▸ RECORD EXCERPTS:
## src/rtl/cb_config_loader_if.sv

```systemverilog
// Word-serial configuration stream between an upstream source and cb_config_loader.
// The source drives valid/data/last; the loader answers with ready.
interface cb_config_loader_if #(
  parameter int W = 8
) ();
  logic         cfg_valid;
  logic         cfg_ready;
  logic [W-1:0] cfg_data;
  logic         cfg_last;

  modport master (
    output cfg_valid,
    output cfg_data,
    output cfg_last,
    input  cfg_ready
  );

  modport slave (
    input  cfg_valid,
    input  cfg_data,
    input  cfg_last,
    output cfg_ready
  );
endinterface

```

## src/rtl/cb_config_loader.sv

```systemverilog
// Assembles a frame of configuration words in a shadow register and commits it
// atomically to the connection-block bus c; malformed frames are discarded.
module cb_config_loader #(
  parameter int CONF_WIDTH = 88,
  parameter int W          = 8,
  parameter int NWORDS     = (CONF_WIDTH + W - 1) / W,
  parameter int CNT_W      = $clog2(NWORDS + 1)
) (
  input  logic                  clk,
  input  logic                  rst,
  cb_config_loader_if.slave     cfg,
  output logic [CONF_WIDTH-1:0] c,
  output logic                  busy,
  output logic                  done,
  output logic                  err
);

  localparam int              SH_W     = NWORDS * W;
  localparam logic [CNT_W-1:0] LAST_CNT = CNT_W'(NWORDS - 1);

  typedef enum logic [1:0] {IDLE, LOAD, DRAIN, COMMIT} state_t;

  state_t            state;
  logic [SH_W-1:0]   sh;
  logic [SH_W-1:0]   sh_shifted;
  logic [CNT_W-1:0]  cnt;
  logic              xfer;

  assign xfer = cfg.cfg_valid && cfg.cfg_ready;

  // New words enter at the top so the first word ends up in the low bits.
  generate
    if (NWORDS == 1) begin : g_single
      assign sh_shifted = cfg.cfg_data;
    end else begin : g_multi
      assign sh_shifted = {cfg.cfg_data, sh[SH_W-1:W]};
    end
  endgenerate

  always_ff @(posedge clk) begin
    if (rst) begin
      state         <= IDLE;
      sh            <= '0;
      cnt           <= '0;
      c             <= '0;
      cfg.cfg_ready <= 1'b1;
      busy          <= 1'b0;
      done          <= 1'b0;
      err           <= 1'b0;
    end else begin
      done <= 1'b0;
      case (state)
        IDLE: begin
          if (xfer) begin
            sh  <= sh_shifted;
            cnt <= CNT_W'(1);
            if (NWORDS == 1) begin
              if (cfg.cfg_last) begin
                state         <= COMMIT;
                cfg.cfg_ready <= 1'b0;
                busy          <= 1'b1;
              end else begin
                state <= DRAIN;
                err   <= 1'b1;
                busy  <= 1'b1;
              end
            end else if (cfg.cfg_last) begin
              err <= 1'b1;
            end else begin
              state <= LOAD;
              busy  <= 1'b1;
            end
          end
        end

        LOAD: begin
          if (xfer) begin
            sh  <= sh_shifted;
            cnt <= cnt + 1'b1;
            if (cnt == LAST_CNT) begin
              if (cfg.cfg_last) begin
                state         <= COMMIT;
                cfg.cfg_ready <= 1'b0;
              end else begin
                state <= DRAIN;
                err   <= 1'b1;
              end
            end else if (cfg.cfg_last) begin
              state <= IDLE;
              err   <= 1'b1;
              busy  <= 1'b0;
            end
          end
        end

        // Discard the rest of an over-long frame up to its last word.
        DRAIN: begin
          if (xfer && cfg.cfg_last) begin
            state <= IDLE;
            busy  <= 1'b0;
          end
        end

        COMMIT: begin
          c             <= sh[CONF_WIDTH-1:0];
          done          <= 1'b1;
          err           <= 1'b0;
          state         <= IDLE;
          cfg.cfg_ready <= 1'b1;
          busy          <= 1'b0;
        end

        default: begin
          state         <= IDLE;
          cfg.cfg_ready <= 1'b1;
          busy          <= 1'b0;
        end
      endcase
    end
  end

endmodule
```

## src/flat_wrapper.sv

```systemverilog
// flat-port wrapper written by rule: the top's interface ports become plain ports
module cb_config_loader_flat 
#(
  parameter int CONF_WIDTH = 88,
  parameter int W          = 8,
  parameter int NWORDS     = (CONF_WIDTH + W - 1) / W,
  parameter int CNT_W      = $clog2(NWORDS + 1)
)
  (clk, rst, c, busy, done, err, cfg_cfg_valid, cfg_cfg_data, cfg_cfg_last, cfg_cfg_ready);
  cb_config_loader_if #(.W(W)) cfg_i ();
  input  logic clk;
  input  logic rst;
  output logic [CONF_WIDTH-1:0] c;
  output logic busy;
  output logic done;
  output logic err;
  input wire logic [$bits(cfg_i.cfg_valid)-1:0] cfg_cfg_valid;
  input wire logic [$bits(cfg_i.cfg_data)-1:0] cfg_cfg_data;
  input wire logic [$bits(cfg_i.cfg_last)-1:0] cfg_cfg_last;
  output wire logic [$bits(cfg_i.cfg_ready)-1:0] cfg_cfg_ready;
  assign cfg_i.cfg_valid = cfg_cfg_valid;
  assign cfg_i.cfg_data = cfg_cfg_data;
  assign cfg_i.cfg_last = cfg_cfg_last;
  assign cfg_cfg_ready = cfg_i.cfg_ready;
  cb_config_loader #(.CONF_WIDTH(CONF_WIDTH), .W(W), .NWORDS(NWORDS), .CNT_W(CNT_W)) u_core (.clk(clk), .rst(rst), .cfg(cfg_i), .c(c), .busy(busy), .done(done), .err(err));
endmodule
```

## config.mk

```make
export PLATFORM = sky130hd
export DESIGN_NAME = cb_config_loader_flat
export DESIGN_NICKNAME = d
export VERILOG_FILES = /design/src/rtl/cb_config_loader_if.sv /design/src/rtl/cb_config_loader.sv /design/src/flat_wrapper.sv
export SDC_FILE = /design/constraint.sdc
export NUM_CORES = 1
export LEC_CHECK = 0
export BUFFER_PORTS_ARGS = -buffer_cell sky130_fd_sc_hd__buf_4
export CAP_MARGIN = 30
export CORE_ASPECT_RATIO = 1.75
export CORE_UTILIZATION = 34
export DETAILED_ROUTE_END_ITERATION = 8
export GPL_TIMING_DRIVEN = 0
export PLACE_DENSITY_LB_ADDON = 0.3
export SLEW_MARGIN = 10
export SYNTH_ARGS = -nofsm -noshare
export SYNTH_HDL_FRONTEND = slang
export SYNTH_SLANG_ARGS = --single-unit
```

## constraint.sdc

```tcl
create_clock -name clk -period 1.5 [get_ports clk]
set_input_delay 0 -clock clk [delete_from_list [all_inputs] [get_ports clk]]
set_output_delay 0 -clock clk [all_outputs]
set_load 0.005 [all_outputs]
```

==> results of run 1 <==
stage by stage:
stage	total power, W	std cells	hold slack (ns)	setup WS (ns)	util [%]
after global routing	0.0102	1206	0.166	-0.0117	44.8
after global placement	0.00541	1163	0.251	-0.276	40.6
after CTS	0.00997	1205	0.0905	0.0147	44.4
after detailed placement	0.00541	1163	0.261	-0.266	40.6
final	0.00988	1206	0.106	0.0457	44.8
after floorplan	0.00530	824	0.136	0.135	-
area by class of cell:
| cell class | instances | area share [%] |
|---|---|---|
| Multi-Input combinational cell | 572 | 30.1 |
| Sequential cell | 186 | 44.6 |
| Buffer | 63 | 4.01 |
| Clock inverter | 15 | 2.10 |
| Tap cell | 238 | 3.56 |
| Timing Repair Buffer | 112 | 10.4 |
| Inverter | 3 | 0.135 |
| Clock buffer | 17 | 5.09 |
path summary, 6_finish.rpt:
check                                       end  cells after the start
worst max register to register  u_core.state[0]                      5
worst min register to register     u_core.c[83]                      2
worst min-delay path                 u_core.err                      3
worst max-delay path            u_core.state[0]                      5
worst reg2reg max path, delay by kind of cell (launching register included):
kind / cells / cell delay (ns)
AO/OA/AOI/OAI: 2 / 0.52
adder cells (fa/ha/maj): 1 / 0.21
buffers and inverters: 1 / 0.06
flip-flops: 1 / 0.33
AND/OR/NAND/NOR: 1 / 0.26
layer usage:
metal,global-route usage (%),up-vias
met2,34.3,78
met4,7.12,0
met1,18.5,2583
met5,0,-
li1,-,2933
met3,3.20,19
state kept, by name, summed over array words and instances (netlist names):
register and flops:
u_core.cnt 4, u_core.busy 1, u_core.cfg.cfg_ready 1, u_core.state 2, u_core.err 1, u_core.c 88
u_core.done 1, u_core.sh 88
kinds of logic (layout without fill, tap and decap cells):
group                    Yosys count  in the layout  share of synthesized area, %
adder cells (fa/ha/maj)            2              2                         0.384
buffers and inverters             66            210                          4.47
multiplexers                       1              1                         0.154
AND/OR/NAND/NOR                  380            380                          22.9
AO/OA/AOI/OAI                    189            189                          15.0
flip-flops                       186            186                          57.1
what timing repair did:
action / 4_1_cts / 5_1_grt
cloned: 0 / 0
hold endpoints to repair: 10 / 0
resized for setup: 9 / 32
hold buffers: 10 / 0
pin swaps: 0 / 0
endpoints found under the setup margin: 92 / 115
buffers inserted: 0 / 1
placed cells by master, fill, tap and decap left out, types with 2 or more instances in the layout:
cell / count
nand2_1: 358
dfxtp_1: 184
a21oi_1: 178
buf_4: 106
clkbuf_1: 24
clkbuf_16: 17
clkbuf_4: 13
buf_2: 12
dlygate4sd3_1: 10
inv_8: 5
inv_6: 5
clkbuf_2: 4
buf_1: 4
inv_1: 3
nand3_1: 3
nor2_1: 3
buf_6: 2
nor3_1: 2
nor3b_1: 2
a32oi_1: 2
ha_1: 2
clkinv_8: 2
dfxtp_2: 2
report_power, final:
part / switching (W) / total, W / internal [W]
combinational: 0.000223 / 0.000333 / 0.000110
clock: 0.00216 / 0.00456 / 0.00240
sequential: 0.0000304 / 0.00500 / 0.00497
==> impl_metrics.tcl, run 1 <==
set metrics [dict create \
    fin_skew_ns 0.0124 \
    hold_viol_final 0 \
    synthArstFlopShare_pct 0 \
    synthDistinctLibCells 33 \
    finalNetCount 969 \
    start_util_pct 34.9 \
    peakVddDrop_uv 676 \
    worstPathArrival_ns 1.81 \
    num_vias 5613 \
    setup_viol 0 \
    grt_overflow_total 0 \
    cellLeakagePower_nw 3.05 \
    avgRoutedWirePerCell_um 14.2 \
    grt_pass1_wl_um 27000 \
    finish.instance_area_sq_mm 0.00836 \
    drv_cap 0 \
    synth_fp_nets 838 \
    insertion_delay_ns 0.43 \
    netlist_instances 824 \
    hold_path_class "in -> reg" \
    yosys.area.top_type "dfxtp_1" \
    min_period_ns 1.45 \
    crit_family "compound AO/OA/AOI/OAI gates" \
    antenna_cells 0 \
    cts_sinks 186 \
    period_share_pct 97.0 \
    avgViaCountPerCell 4.65 \
    p_per_area_mw_per_mm2 1180 \
    crit_fanout 5 \
    drive_gt1_share_pct 18.1 \
    worst_setup_path_start_kind "flop" \
    cts_root_buf "clkbuf_16" \
    die_height_um 185 \
    ios 104 \
    multi_input_area_sq_mm 0.00252 \
    synth_edf_count 0 \
    status "complete, no violations" \
    grt_max_degree 20 \
    tns_ns 0 \
    grt_antenna_before_repair 0 \
    routed-wl-met3_um 413 \
    hpwl_um 12500 \
    cts.path.max_buffers 2 \
    ys.flop_type "dfxtp_1" \
    synth_area_leaders "dfxtp_1, nand2_1, a21oi_1" \
    htree_levels 4 \
    max_slew.worst_pin.slew_ns 0.684 \
    core-area_sq_mm 0.0187 \
    ys_ff_latch 186 \
    avgSynthCellArea_sq_um 7.91 \
    synth_most_common_cell "nand2_1" \
    drt_iter0_drc 257 \
    slowest_delay_ns 0.33 \
    seq_area_sq_mm 0.00373 \
    highest_layer "met4" \
    grt_usage_pct 17.8 \
    critPathKind "reg -> reg" \
    m1WireLength_um 6710 \
    die-area_sq_mm 0.0198 \
    rows 66 \
    ys_seq_area_share_pct 57.1 \
    synth_top_cell_area_share_pct 57.1 \
    yosysWarnings 0 \
    dpl-instance-area_sq_mm 0.00758 \
    area_delta_synth_final_pct 28.2 \
    port_buffers 101 \
    cp_cell_sequence "inv_1 -> ha_1 -> and4b_2 -> o32a_1 -> a211oi_2" \
    rsz0062_at_grt "yes" \
    crit-reg2reg-launch "u_core.cnt[0]" \
    r2r_setup_slack_ns 0.05 \
    critPathSlowestCell "dfxtp_2" \
    cts_tree "built" \
    cp-end-kind "flop" \
    cp_num_buf_inv 1 \
    cts_buffers 17 \
    drcViolationCount 0 \
    synth_area_sq_mm 0.00652 \
    slew_headroom_pct 54.4 \
    route.met2.wl_um 9580 \
    clk_pin_slew_worst_paths_ns 0.08 \
    min-delay-start "rst" \
    drt_first_pass_iters 5 \
    grt_pass1_vias 5329 \
    wirelength_um 17100 \
    finalMaxSlewViolations 0 \
    cp-startpoint "u_core.cnt[0]" \
    final_antenna_net_count 0 \
    ys_top_cells_by_count "nand2_1, dfxtp_1, a21oi_1" \
    place.gp.congestion 0.766 \
    die_w_um 107 \
    cp.required_ns 1.85 \
    n_fill_cell 1943 \
    fmaxAchievable_mhz 688 \
]
(Power assumes the default switching activity.)
==> inputs of run 2 (changes only) <==
Settings changed: PLACE_DENSITY_LB_ADDON 0.3 to unset.
==> run 2 against run 1 <==
Against the previous run:
- wire length is essentially flat
- final area is 0.16% lower
- highest routed layer unchanged
- register-to-register slack better by 0.04 ns
- flip-flop and latch count did not move
- clock skew rose by 0.0050 ns
- worst setup slack improved by 0.037 ns
- critical path depth grew 1
==> impl_metrics.tcl, run 2 (synthesized netlist as in run 1, its figures left out) <==
set metrics [dict create \
    status "complete, no violations" \
    wirelength_um 17100 \
    area_delta_synth_final_pct 27.9 \
    reg2reg_to "u_core.err" \
    core-area_sq_mm 0.0187 \
    fmaxAchievable_mhz 706 \
    total_power_w 0.00989 \
    fin_skew_ns 0.0175 \
    holdPathEnd "u_core.err" \
    cp-end-kind "flop" \
    cts_buffers 17 \
    num_vias 5613 \
    placed_cells 1163 \
    die_height_um 185 \
    avgViaCountPerCell 4.65 \
    setup_viol 0 \
    die-area_sq_mm 0.0198 \
    r2r.worst_path.cells 6 \
    hpwl_um 12500 \
    crit-reg2reg-launch "u_core.state[0]" \
    period_share_pct 94.5 \
    clk_pin_slew_worst_paths_ns 0.08 \
    grt_antenna_before_repair 0 \
    avgRoutedWirePerCell_um 14.2 \
    reg_top3 "u_core.c (88), u_core.sh (88), u_core.cnt (4)" \
    place.gp.congestion 0.796 \
    ios 104 \
    cellLeakagePower_nw 3.04 \
    port_buffers 101 \
    n_fill_cell 2057 \
    cts_tree "built" \
    p_per_area_mw_per_mm2 1190 \
    grt_usage_pct 17.9 \
    grt_pass1_wl_um 27200 \
    worstPathArrival_ns 1.76 \
    r2r_setup_slack_ns 0.08 \
    grt_pass1_vias 5312 \
    layout_common_cells "nand2_1, dfxtp_1, a21oi_1, buf_4, clkbuf_1" \
    min_period_ns 1.42 \
    peakVddDrop_uv 646 \
    drive_gt1_share_pct 18.6 \
    cpMostUsedCell "buf_4" \
    cts.path.max_buffers 2 \
    antenna_cells 0 \
    grt_overflow_total 0 \
    htree_levels 4 \
    hold_depth 3 \
    dp_slack_ns -0.287 \
    drcViolationCount 0 \
    min-delay-start "rst" \
    die_w_um 107 \
    slew_headroom_pct 53.5 \
    rows 66 \
    critPathKind "reg -> reg" \
    crit_fanout 10 \
    drt_first_pass_iters 4 \
    finalNetCount 969 \
    rsz0062_at_grt "yes" \
    critPathSlowestCell "dfxtp_1" \
    insertion_delay_ns 0.44 \
    cts_root_buf "clkbuf_16" \
    max_slew.worst_pin.slew_ns 0.698 \
    slowest_delay_ns 0.31 \
    cp_cell_sequence "buf_2 -> and2_1 -> buf_4 -> buf_4 -> nor3_1 -> o22a_1" \
    drt_iter0_drc 199 \
    drv_cap 0 \
    worst_setup_path_start_kind "flop" \
    final_antenna_net_count 0 \
    cts_sinks 186 \
    grt_max_degree 20 \
    cp.required_ns 1.84 \
    final.setup.worst_slack_ns 0.0826 \
    tns_ns 0 \
    hold_path_class "in -> reg" \
    start_util_pct 34.9 \
    fin_cells 1206 \
    finalMaxSlewViolations 0 \
    final_common_cell "nand2_1" \
    hold_viol_final 0 \
]
run 2: cell count changes in the layout (fill, tap and decap cells not counted):
cell      delta
buf_1        -4
buf_2        +3
buf_4        -1
buf_6        -1
clkbuf_2     +4
clkbuf_4     -1
clkinv_8     -1
ha_1         -1
ha_2         +1
inv_8        +1
nand2_2      +1
nand2_4      -1
run 2: worst max-delay path by stage:
stage | from | endpoint | slack [ns] | cells past startpoint
finish | u_core.state[0] | u_core.err | 0.08 | 6
global route | u_core.state[1] | u_core.cnt[2] | -0.01 | 6
CTS | u_core.cnt[0] | u_core.state[0] | 0.008 | 5
detailed placement | u_core.state[0] | u_core.err | -0.29 | 5
global placement | u_core.state[0] | u_core.err | -0.27 | 5
floorplan | u_core.cnt[0] | u_core.state[0] | 0.14 | 5
run 2: per-layer routing:
metal,GRT usage [%],vias to the layer above,wire length (um)
li1,-,2936,-
met1,18.9,2581,6790
met2,34.7,83,9570
met3,3.27,13,495
met4,6.47,0,221
met5,0,-,0
run 2: what timing repair did:
action | CTS | global route
hold endpoints to repair | 10 | 0
pin swaps | 0 | 0
setup endpoints to repair | 90 | 161
setup buffers | 0 | 1
gates resized for setup | 4 | 36
hold buffers | 10 | 0
run 2: cell type report:
type	instances	area, sq um	share of cell area (%)
Sequential cell	186	3730	44.7
Multi-Input combinational cell	572	2520	30.2
Clock buffer	17	425	5.10
Clock inverter	15	170	2.04
Buffer	63	329	3.94
Inverter	3	11.3	0.135
Timing Repair Buffer	112	866	10.4
Tap cell	238	298	3.57
run 2: critical path: cells and delay by family, from the launching register on:
kind / cells / cell delay [ns]
compound gates: 1 / 0.20
buf+inv: 3 / 0.59
simple gates: 2 / 0.21
flops: 1 / 0.31
run 2: through the flow:
stage,utilization (%),hold slack [ns],instance area (sq um)
after global routing,44.7,0.117,8340
final,44.7,0.0839,8340
after detailed placement,40.6,0.257,7580
after CTS,44.4,0.0689,8280
after global placement,40.6,0.250,7580
after floorplan,-,0.136,6520
run 2: report_power, final:
part | internal (W) | total (W) | switching (W)
logic | 0.000106 | 0.000327 | 0.000221
clock network | 0.00240 | 0.00457 | 0.00218
registers | 0.00497 | 0.00500 | 0.0000299
total | 0.00747 | 0.00989 | 0.00243
==> inputs of run 3 (changes only) <==
Settings changed: CTS_BUF_LIST set to sky130_fd_sc_hd__clkbuf_4 sky130_fd_sc_hd__clkbuf_8.
Clock period 1.5 ns to 1.8 ns, I/O delays scaled along.
==> run 3 against run 2 <==
Against the previous run:
- sequential share of layout area increased by 1.4 points
- die area unchanged
- sequential power decreased by 17%
- final area decreased by 3.1%
- hold slack got worse by 0.042 ns
- clock power decreased by 37%
- maximum frequency decreased by 11%
- power decreased by 26%
- clock skew increased by 0.0036 ns
- worst setup slack improved by 0.13 ns
- wire length decreased by 0.19%
- register-to-register slack improved by 0.13 ns
==> impl_metrics.tcl, run 3 (synthesized netlist as in run 1, its figures left out) <==
set metrics [dict create \
    crit-reg2reg-launch "u_core.state[0]" \
    holdPathEnd "u_core.err" \
    worst_setup_path_start_kind "flop" \
    drive_gt1_share_pct 17.2 \
    antenna_cells 0 \
    finalMaxSlewViolations 0 \
    p_per_area_mw_per_mm2 905 \
    cp-startpoint "u_core.state[0]" \
    cts_buffers 17 \
    hold_viol_final 0 \
    critPathKind "reg -> reg" \
    worstPathArrival_ns 1.97 \
    dp_slack_ns 0.0128 \
    drt_iter0_drc 243 \
    r2r.worst_path.cells 6 \
    grt_max_degree 20 \
    placed_cells 1163 \
    fin_skew_ns 0.0211 \
    rsz0062_at_grt "no" \
    ios 104 \
    dpl-instance-area_sq_mm 0.00758 \
    crit_fanout 10 \
    cts_sinks 186 \
    clk_pin_slew_worst_paths_ns 0.12 \
    reg_top3 "u_core.c (88), u_core.sh (88), u_core.cnt (4)" \
    cts_root_buf "clkbuf_8" \
    tns_ns 0 \
    cts_tree "built" \
    setup_viol 0 \
    finish.instance_area_sq_mm 0.00808 \
    htree_levels 4 \
    avgRoutedWirePerCell_um 14.2 \
    area_delta_synth_final_pct 24.0 \
    reg2reg_to "u_core.err" \
    fin_cells 1205 \
    insertion_delay_ns 0.48 \
    drv_cap 0 \
    drt_first_pass_iters 6 \
    final_common_cell "nand2_1" \
    status "complete, no violations" \
    wirelength_um 17100 \
    period_share_pct 88.3 \
    die_w_um 107 \
    drcViolationCount 0 \
    r2r_setup_slack_ns 0.21 \
    start_util_pct 34.9 \
    hpwl_um 12500 \
    grt_antenna_before_repair 0 \
    place.gp.congestion 0.796 \
    hold_path_class "in -> reg" \
    grt_overflow_total 0 \
    cp-end-kind "flop" \
    final.setup.worst_slack_ns 0.211 \
    max_slew.worst_pin.slew_ns 0.704 \
    num_vias 5639 \
    hold_depth 3 \
    layout_common_cells "nand2_1, dfxtp_1, a21oi_1, buf_4, clkbuf_1" \
    peakVddDrop_uv 392 \
    final_antenna_net_count 0 \
    fmaxAchievable_mhz 629 \
    grt_usage_pct 17.9 \
    cts.path.max_buffers 2 \
    rows 66 \
    grt_pass1_wl_um 27000 \
    cellLeakagePower_nw 2.92 \
    slew_headroom_pct 53.1 \
    whs_ns 0.0422 \
    finalNetCount 968 \
    port_buffers 101 \
    min_period_ns 1.59 \
    die-area_sq_mm 0.0198 \
    die_height_um 185 \
    cp.required_ns 2.18 \
    min-delay-start "rst" \
    grt_pass1_vias 5292 \
    core-area_sq_mm 0.0187 \
    avgViaCountPerCell 4.68 \
]
[run 3: worst max-delay path, cell delays in order (launching register included)]
cell and delay, ns:
dfxtp_1 0.33, buf_2 0.19, and2_1 0.14, buf_2 0.27, buf_2 0.29, nor3_1 0.08, o22a_1 0.20
[run 3: through the flow]
step | power [W] | utilization [%]
floorplan | 0.00441 | -
global placement | 0.00451 | 40.6
detailed placement | 0.00451 | 40.6
CTS | 0.00739 | 43.3
global route | 0.00760 | 43.3
finish | 0.00732 | 43.3
[run 3: worst max-delay path by stage]
stage	endpoint	slack (ns)
after global routing	u_core.err	0.12
after CTS	u_core.c[34]	0.12
final	u_core.err	0.21
after global placement	u_core.err	0.03
after floorplan	u_core.state[0]	0.44
after detailed placement	u_core.err	0.01
[run 3: power breakdown]
group          internal [W]  switching [W]  total [W]
Sequential          0.00414      0.0000253    0.00416
Clock               0.00118        0.00170    0.00288
Combinational     0.0000829       0.000184   0.000267
[run 3: final cells by class]
type | instances | area (sq um)
Fill cell | 2074 | 10600
Tap cell | 238 | 298
Clock inverter | 15 | 170
Timing Repair Buffer | 111 | 858
Clock buffer | 17 | 234
Buffer | 63 | 282
Sequential cell | 186 | 3720
Multi-Input combinational cell | 572 | 2510
Inverter | 3 | 11.3
[run 3: layer usage]
layer | global-route usage (%) | part of all wire [%] | vias up
li1 | - | - | 2937
met1 | 18.6 | 40 | 2588
met2 | 34.5 | 56 | 97
met3 | 3.48 | 2.8 | 17
met4 | 6.85 | 1.7 | 0
met5 | 0 | 0 | -
[run 3: timing repair]
item / in CTS / in global routing
hold endpoints to repair: 14 / 0
hold buffers: 10 / 0
gates resized for setup: 1 / 1
endpoints found under the setup margin: 1 / 10
setup buffers: 0 / 0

▸ TASK DETAILS: Above are the records; from them, give again exactly the lines from the one containing "cell area (%)" through the one containing "after floorplan,-,0.136,6520", both included.

▸ FINAL ANSWER:
type	instances	area, sq um	share of cell area (%)
Sequential cell	186	3730	44.7
Multi-Input combinational cell	572	2520	30.2
Clock buffer	17	425	5.10
Clock inverter	15	170	2.04
Buffer	63	329	3.94
Inverter	3	11.3	0.135
Timing Repair Buffer	112	866	10.4
Tap cell	238	298	3.57
run 2: critical path: cells and delay by family, from the launching register on:
kind / cells / cell delay [ns]
compound gates: 1 / 0.20
buf+inv: 3 / 0.59
simple gates: 2 / 0.21
flops: 1 / 0.31
run 2: through the flow:
stage,utilization (%),hold slack [ns],instance area (sq um)
after global routing,44.7,0.117,8340
final,44.7,0.0839,8340
after detailed placement,40.6,0.257,7580
after CTS,44.4,0.0689,8280
after global placement,40.6,0.250,7580
after floorplan,-,0.136,6520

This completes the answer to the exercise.